Abstract:
The invention relates to a turbine blade ( 31 ) having a root region ( 33 ), a tip region ( 37 ) and a blade airfoil ( 35 ), a rounded portion ( 73 ) being formed between the root region ( 33 ) and the blade airfoil ( 35 ), and relief slots ( 51 ) passing through the blade trailing edge ( 41 ) in the region of this rounded portion ( 73 ), thermal expansions being compensated for and thus thermal stresses being minimized by these relief slots ( 51 ).

Description:
CROSS REFERENCE TO RELATED APPLICATION 
   This application claims priority of the European application No. 03020211.3 EP filed Sep. 5, 2003, which is incorporated by reference herein in its entirety. 
   FIELD OF THE INVENTION 
   The invention relates to the blade of a turbine, which blade is directed along a blade axis, is formed from a basic body and comprises a root region, a tip region and a blade airfoil having an airfoil height extending from the root region to the tip region. The invention also relates to a method of preventing the propagation of cracks in the blade airfoil of the blade of a turbine. 
   BACKGROUND OF THE INVENTION 
   In turbines, a flow medium is transported in a flow duct in order to obtain energy therefrom. To this end, turbine blades are arranged in the flow duct. For example, in the flow duct of an axial gas turbine, guide-blade rings formed from guide blades and moving-blade rings formed from moving blades are arranged alternately following one another in the direction of flow. In a suitable manner, the guide blades deflect the flow medium onto the moving blades, which are connected to a rotor and are set in rotation, so that kinetic energy of the flow medium is converted into rotational energy. 
   Such blades in fluid-flow machines are often subjected to considerable mechanical loads. Especially at a simultaneous high temperature and high rotary speeds, as in a gas turbine, the blade material is subjected to high stress. As a result, cracks may form in the blade material, and these cracks propagate in the course of time when stress is continuous. Finally, failure of the blade may occur, the blade breaking into pieces or fragments being released. For blades following in the direction of flow, this may lead to considerable damage. The formation and propagation of cracks thus need to be monitored. Depending on the speed of the processes, a significant reduction in the availability of the turbine may occur as a result, since regular service intervals lead to turbine downtimes. 
   Described in U.S. Pat. No. 6,490,791 is a method in which cracks in the trailing edge of a turbine blade are removed in a service process by cutting back the trailing edge. The additional aerodynamic losses caused by the shortened trailing edge are kept low by subsequent rounding of the blade profile. Although this method can avoid a complete exchange of used blades for new blades, it does not reduce the frequency of the service intervals. 
   Shown in JP 2000018001 is a gas-turbine moving blade in which relief slots are incorporated in the direction of the blade axis toward the margin of the tip region. These relief slots serve to reduce thermal stresses in this region. The reduction in thermal stresses is intended to reduce crack formation. The relief slots are restricted to the tip region. 

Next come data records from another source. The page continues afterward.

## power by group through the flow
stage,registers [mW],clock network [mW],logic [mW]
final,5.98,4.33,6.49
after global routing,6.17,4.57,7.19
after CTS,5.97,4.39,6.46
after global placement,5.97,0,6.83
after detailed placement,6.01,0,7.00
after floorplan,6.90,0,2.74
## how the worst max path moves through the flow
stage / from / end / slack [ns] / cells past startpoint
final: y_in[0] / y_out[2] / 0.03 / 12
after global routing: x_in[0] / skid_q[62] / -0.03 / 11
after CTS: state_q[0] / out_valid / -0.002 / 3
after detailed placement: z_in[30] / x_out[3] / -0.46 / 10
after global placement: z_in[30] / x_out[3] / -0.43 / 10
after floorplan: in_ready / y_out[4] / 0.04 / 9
$ cat config.mk
export PLATFORM = sky130hd
export DESIGN_NAME = seq_det_sched
export DESIGN_NICKNAME = d
export VERILOG_FILES = /design/src/rtl/seq_det_sched.sv
export SDC_FILE = /design/constraint.sdc
export NUM_CORES = 1
export LEC_CHECK = 0
export ABC_AREA = 1
export CAP_MARGIN = 0
export CORE_MARGIN = 4
export CORE_UTILIZATION = 40
export DETAILED_ROUTE_END_ITERATION = 10
export HOLD_SLACK_MARGIN = 0.1
export PLACE_DENSITY = 0.71
export SLEW_MARGIN = 30
export SYNTH_ARGS = -nofsm -noshare
export SYNTH_HDL_FRONTEND = slang
export SYNTH_SLANG_ARGS = --single-unit
$ cat constraint.sdc
create_clock -name Clk -period 1.9 [get_ports Clk]
set_clock_uncertainty 0.2 [all_clocks]
set_input_delay 0.475 -clock Clk [delete_from_list [all_inputs] [get_ports Clk]]
set_output_delay 0.475 -clock Clk [all_outputs]
set_load 0.02 [all_outputs]
<file path="src/rtl/add_seq.sv">
// add_seq: chunk-serial adder/subtractor.
// A WIDTH-bit add or subtract is spread over N = WIDTH/CHUNK clocks.
// Each clock pushes one CHUNK-bit slice, LSB slice first, through a single
// narrow carry chain. The carry is kept in a register between slices.
// Subtraction is done as A + ~B + ~cin, so the same chain serves both modes.
// out/cout/ovf are updated only when the last slice completes.
module add_seq #(
  parameter int WIDTH = 16,
  parameter int CHUNK = 4
) (
  input  logic             clk,
  input  logic             rst_n,
  input  logic             start,
  input  logic             sub,
  input  logic [WIDTH-1:0] in_0,
  input  logic [WIDTH-1:0] in_1,
  input  logic             cin,
  output logic [WIDTH-1:0] out,
  output logic             cout,
  output logic             ovf,
  output logic             busy,
  output logic             done
);

  localparam int N     = WIDTH / CHUNK;
  localparam int CNT_W = (N > 1) ? $clog2(N) : 1;
  localparam logic [CNT_W-1:0] LAST = CNT_W'(N - 1);

  typedef enum logic {
    IDLE = 1'b0,
    RUN  = 1'b1
  } state_t;

  state_t           state_q, state_d;
  logic [CNT_W-1:0] cnt_q, cnt_d;
  logic [WIDTH-1:0] a_q, a_d;
  logic [WIDTH-1:0] b_q, b_d;
  logic             c_q, c_d;
  logic [WIDTH-1:0] res_q, res_d;
  logic [WIDTH-1:0] out_q, out_d;
  logic             cout_q, cout_d;
  logic             ovf_q, ovf_d;
  logic             busy_q, busy_d;
  logic             done_q, done_d;

  logic [CHUNK-1:0] a_chk;
  logic [CHUNK-1:0] b_chk;
  logic [CHUNK:0]   sum_chk;
  logic             msb_cin;
  logic [WIDTH-1:0] res_ins;

  // Select the current operand slices and merge the new sum slice into the result.
  always_comb begin
    a_chk   = '0;
    b_chk   = '0;
    res_ins = res_q;
    for (int j = 0; j < N; j++) begin
      if (cnt_q == CNT_W'(j)) begin
        a_chk = a_q[j*CHUNK +: CHUNK];
        b_chk = b_q[j*CHUNK +: CHUNK];
        res_ins[j*CHUNK +: CHUNK] = sum_chk[CHUNK-1:0];
      end
    end
  end

  // The shared narrow carry chain. The carry into the slice MSB is recovered
  // from the MSB sum bit. On the last slice this is the carry into the word
  // MSB, which gives the signed-overflow flag.
  always_comb begin
    sum_chk = {1'b0, a_chk} + {1'b0, b_chk} + {{CHUNK{1'b0}}, c_q};
    msb_cin = a_chk[CHUNK-1] ^ b_chk[CHUNK-1] ^ sum_chk[CHUNK-1];
  end

  // Next-state logic for the IDLE/RUN sequencer and its registered outputs.
  always_comb begin
    state_d = state_q;
    cnt_d   = cnt_q;
    a_d     = a_q;
    b_d     = b_q;
    c_d     = c_q;
    res_d   = res_q;
    out_d   = out_q;
    cout_d  = cout_q;
    ovf_d   = ovf_q;
    busy_d  = busy_q;
    done_d  = 1'b0;
    case (state_q)
      IDLE: begin
        if (start) begin
          a_d     = in_0;
          b_d     = sub ? ~in_1 : in_1;
          c_d     = cin ^ sub;
          cnt_d   = '0;
          res_d   = '0;
          busy_d  = 1'b1;
          state_d = RUN;
        end
      end
      RUN: begin
        res_d = res_ins;
        c_d   = sum_chk[CHUNK];
        if (cnt_q == LAST) begin
          out_d   = res_ins;
          cout_d  = sum_chk[CHUNK];
          ovf_d   = msb_cin ^ sum_chk[CHUNK];
          done_d  = 1'b1;
          busy_d  = 1'b0;
          cnt_d   = '0;
          state_d = IDLE;
        end else begin
          cnt_d = cnt_q + CNT_W'(1);
        end
      end
      default: begin
        state_d = IDLE;
        busy_d  = 1'b0;
      end
    endcase
  end

  // All state, with asynchronous clear that aborts any operation in flight.
  always_ff @(posedge clk or negedge rst_n) begin
    if (!rst_n) begin
      state_q <= IDLE;
      cnt_q   <= '0;
      a_q     <= '0;
      b_q     <= '0;
      c_q     <= 1'b0;
      res_q   <= '0;
      out_q   <= '0;
      cout_q  <= 1'b0;
      ovf_q   <= 1'b0;
      busy_q  <= 1'b0;
      done_q  <= 1'b0;
    end else begin
      state_q <= state_d;
      cnt_q   <= cnt_d;
      a_q     <= a_d;
      b_q     <= b_d;
      c_q     <= c_d;
      res_q   <= res_d;
      out_q   <= out_d;
      cout_q  <= cout_d;
      ovf_q   <= ovf_d;
      busy_q  <= busy_d;
      done_q  <= done_d;
    end
  end

  assign out  = out_q;
  assign cout = cout_q;
  assign ovf  = ovf_q;
  assign busy = busy_q;
  assign done = done_q;

endmodule

</file>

   JP 10299408 shows a gas-turbine blade in which elliptical holes which are intended to reduce crack propagation are incorporated in regions of high thermal stresses. The holes are arranged in the transition region between blade airfoil and platform, the major axis of the ellipse being directed perpendicularly to the blade axis in the region of the blade airfoil. There is a corresponding orientation of the holes at the trailing edge. 

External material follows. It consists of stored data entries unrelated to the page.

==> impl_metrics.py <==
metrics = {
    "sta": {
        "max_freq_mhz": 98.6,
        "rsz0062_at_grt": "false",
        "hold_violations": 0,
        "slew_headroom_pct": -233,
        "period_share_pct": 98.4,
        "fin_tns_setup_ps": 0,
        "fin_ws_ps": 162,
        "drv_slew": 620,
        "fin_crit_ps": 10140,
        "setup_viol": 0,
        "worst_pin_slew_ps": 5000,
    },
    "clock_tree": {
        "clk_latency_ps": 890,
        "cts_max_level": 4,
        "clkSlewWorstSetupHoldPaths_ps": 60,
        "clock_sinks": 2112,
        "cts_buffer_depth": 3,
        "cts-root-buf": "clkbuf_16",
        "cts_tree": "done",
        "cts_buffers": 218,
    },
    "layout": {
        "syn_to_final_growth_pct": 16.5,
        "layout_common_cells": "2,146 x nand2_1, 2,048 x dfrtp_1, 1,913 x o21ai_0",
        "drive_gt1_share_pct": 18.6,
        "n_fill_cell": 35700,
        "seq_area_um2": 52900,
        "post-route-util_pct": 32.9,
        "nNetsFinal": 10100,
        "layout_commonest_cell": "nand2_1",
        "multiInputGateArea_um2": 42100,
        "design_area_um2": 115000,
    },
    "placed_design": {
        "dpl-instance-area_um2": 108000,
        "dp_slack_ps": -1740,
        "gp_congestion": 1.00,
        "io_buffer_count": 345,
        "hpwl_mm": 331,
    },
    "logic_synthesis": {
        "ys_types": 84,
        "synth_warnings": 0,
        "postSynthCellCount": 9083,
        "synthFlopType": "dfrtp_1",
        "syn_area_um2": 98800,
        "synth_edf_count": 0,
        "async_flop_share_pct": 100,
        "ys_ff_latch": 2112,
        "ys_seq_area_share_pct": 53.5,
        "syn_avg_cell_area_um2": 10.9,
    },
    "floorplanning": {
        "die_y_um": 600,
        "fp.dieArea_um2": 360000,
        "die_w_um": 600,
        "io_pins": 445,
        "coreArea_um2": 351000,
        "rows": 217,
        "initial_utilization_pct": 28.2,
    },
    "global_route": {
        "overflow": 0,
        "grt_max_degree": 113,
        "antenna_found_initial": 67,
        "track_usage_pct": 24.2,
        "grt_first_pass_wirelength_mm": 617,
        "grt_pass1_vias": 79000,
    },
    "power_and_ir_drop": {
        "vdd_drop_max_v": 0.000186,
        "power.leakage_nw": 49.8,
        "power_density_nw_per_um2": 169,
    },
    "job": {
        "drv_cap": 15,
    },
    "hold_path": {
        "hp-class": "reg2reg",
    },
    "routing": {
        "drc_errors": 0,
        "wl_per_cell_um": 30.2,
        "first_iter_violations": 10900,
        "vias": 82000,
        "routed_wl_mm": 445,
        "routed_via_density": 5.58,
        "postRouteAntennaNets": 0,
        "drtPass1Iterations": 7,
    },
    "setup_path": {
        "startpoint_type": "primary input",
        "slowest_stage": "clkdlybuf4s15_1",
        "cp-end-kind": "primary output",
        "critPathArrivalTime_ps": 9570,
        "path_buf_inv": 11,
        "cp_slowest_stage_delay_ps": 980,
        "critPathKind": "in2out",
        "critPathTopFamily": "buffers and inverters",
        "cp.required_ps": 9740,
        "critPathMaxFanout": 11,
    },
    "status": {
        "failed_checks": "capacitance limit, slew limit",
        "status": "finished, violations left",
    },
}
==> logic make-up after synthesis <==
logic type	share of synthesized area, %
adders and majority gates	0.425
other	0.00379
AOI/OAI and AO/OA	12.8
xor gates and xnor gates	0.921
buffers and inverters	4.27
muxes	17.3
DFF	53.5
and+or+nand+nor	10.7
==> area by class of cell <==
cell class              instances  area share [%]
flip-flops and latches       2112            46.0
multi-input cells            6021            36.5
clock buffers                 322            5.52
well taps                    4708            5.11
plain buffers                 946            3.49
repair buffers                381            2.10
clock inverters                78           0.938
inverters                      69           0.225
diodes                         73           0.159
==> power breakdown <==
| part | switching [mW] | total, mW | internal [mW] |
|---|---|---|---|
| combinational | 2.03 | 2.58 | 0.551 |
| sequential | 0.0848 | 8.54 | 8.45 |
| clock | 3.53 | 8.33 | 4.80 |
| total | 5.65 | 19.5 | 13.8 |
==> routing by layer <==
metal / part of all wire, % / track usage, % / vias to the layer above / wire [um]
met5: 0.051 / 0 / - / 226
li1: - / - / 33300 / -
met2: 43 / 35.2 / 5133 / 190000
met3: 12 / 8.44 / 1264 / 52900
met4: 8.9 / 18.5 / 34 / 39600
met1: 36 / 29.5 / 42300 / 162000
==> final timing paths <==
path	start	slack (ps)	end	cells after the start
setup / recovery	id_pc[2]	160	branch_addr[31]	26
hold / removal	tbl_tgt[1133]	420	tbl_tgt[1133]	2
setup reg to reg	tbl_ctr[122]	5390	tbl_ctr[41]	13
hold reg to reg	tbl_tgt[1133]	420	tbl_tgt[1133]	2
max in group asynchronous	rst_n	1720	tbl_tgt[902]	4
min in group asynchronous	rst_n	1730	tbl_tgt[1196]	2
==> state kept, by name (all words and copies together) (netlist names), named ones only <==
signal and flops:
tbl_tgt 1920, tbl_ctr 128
`config.mk`:
```
export PLATFORM = sky130hd
export DESIGN_NAME = robot_nav
export DESIGN_NICKNAME = d
export VERILOG_FILES = /design/src/rtl/robot_nav.sv
export SDC_FILE = /design/constraint.sdc
export NUM_CORES = 1
export LEC_CHECK = 0
export ABC_AREA = 0
export ABC_CLOCK_PERIOD_IN_PS = 2150
export CAP_MARGIN = 25
export CORE_MARGIN = 2
export CORE_UTILIZATION = 50
export CTS_CLUSTER_SIZE = 25
export DETAILED_ROUTE_END_ITERATION = 8
export MAX_ROUTING_LAYER = met4
export PLACE_DENSITY = 0.78
export SYNTH_ARGS = -nofsm -noshare
export SYNTH_HDL_FRONTEND = slang
export SYNTH_SLANG_ARGS = --single-unit
```
`constraint.sdc`:
```
create_clock -name clk_i -period 2.15 [get_ports clk_i]
set_input_delay 0.43 -clock clk_i [delete_from_list [all_inputs] [get_ports clk_i]]
set_output_delay 0.43 -clock clk_i [all_outputs]
set_load 0.02 [all_outputs]
```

   SUMMARY OF THE INVENTION 
   The object of the invention is to specify a turbine blade which is subjected to especially low thermal stresses. 
   According to the invention, this object is achieved by a turbine blade which is directed along a blade axis, is formed from a basic body and comprises a root region, a tip region and a blade airfoil having an airfoil height extending from the root region to the tip region and an airfoil width extending from a blade leading edge up to a blade trailing edge, a rounded portion being formed in a transition region between the blade trailing edge and the root region, a relief slot being formed transversely through the blade trailing edge. 
   The invention is based on the knowledge that the blade trailing edge of a turbine blade is itself subjected to especially high mechanical stresses in a region above the rounded transition region between the blade trailing edge and the root region and in this rounded transition region itself. Furthermore, the invention is based on the knowledge that, given appropriate dimensioning, the blade trailing edge is not unduly destabilized mechanically by slots which run transversely to it. By the introduction of a relief slot transversely to and through the blade trailing edge, considerable relief from thermal stresses is now achieved owing to the fact that thermal expansion can be compensated for by the slot. 
   The relief slot preferably lies in the vicinity of the rounded portion. The blade trailing edge is subjected to especially high thermal stresses especially in a region in the vicinity of the rounded portion. The stresses in this especially affected region can be effectively reduced by the relief slot. Furthermore, in this case, the relief slot is preferably at a distance from the rounded portion of less than 20% of the airfoil height. A distance of the relief slot from the rounded portion of less than 10% of the airfoil height is especially preferred. 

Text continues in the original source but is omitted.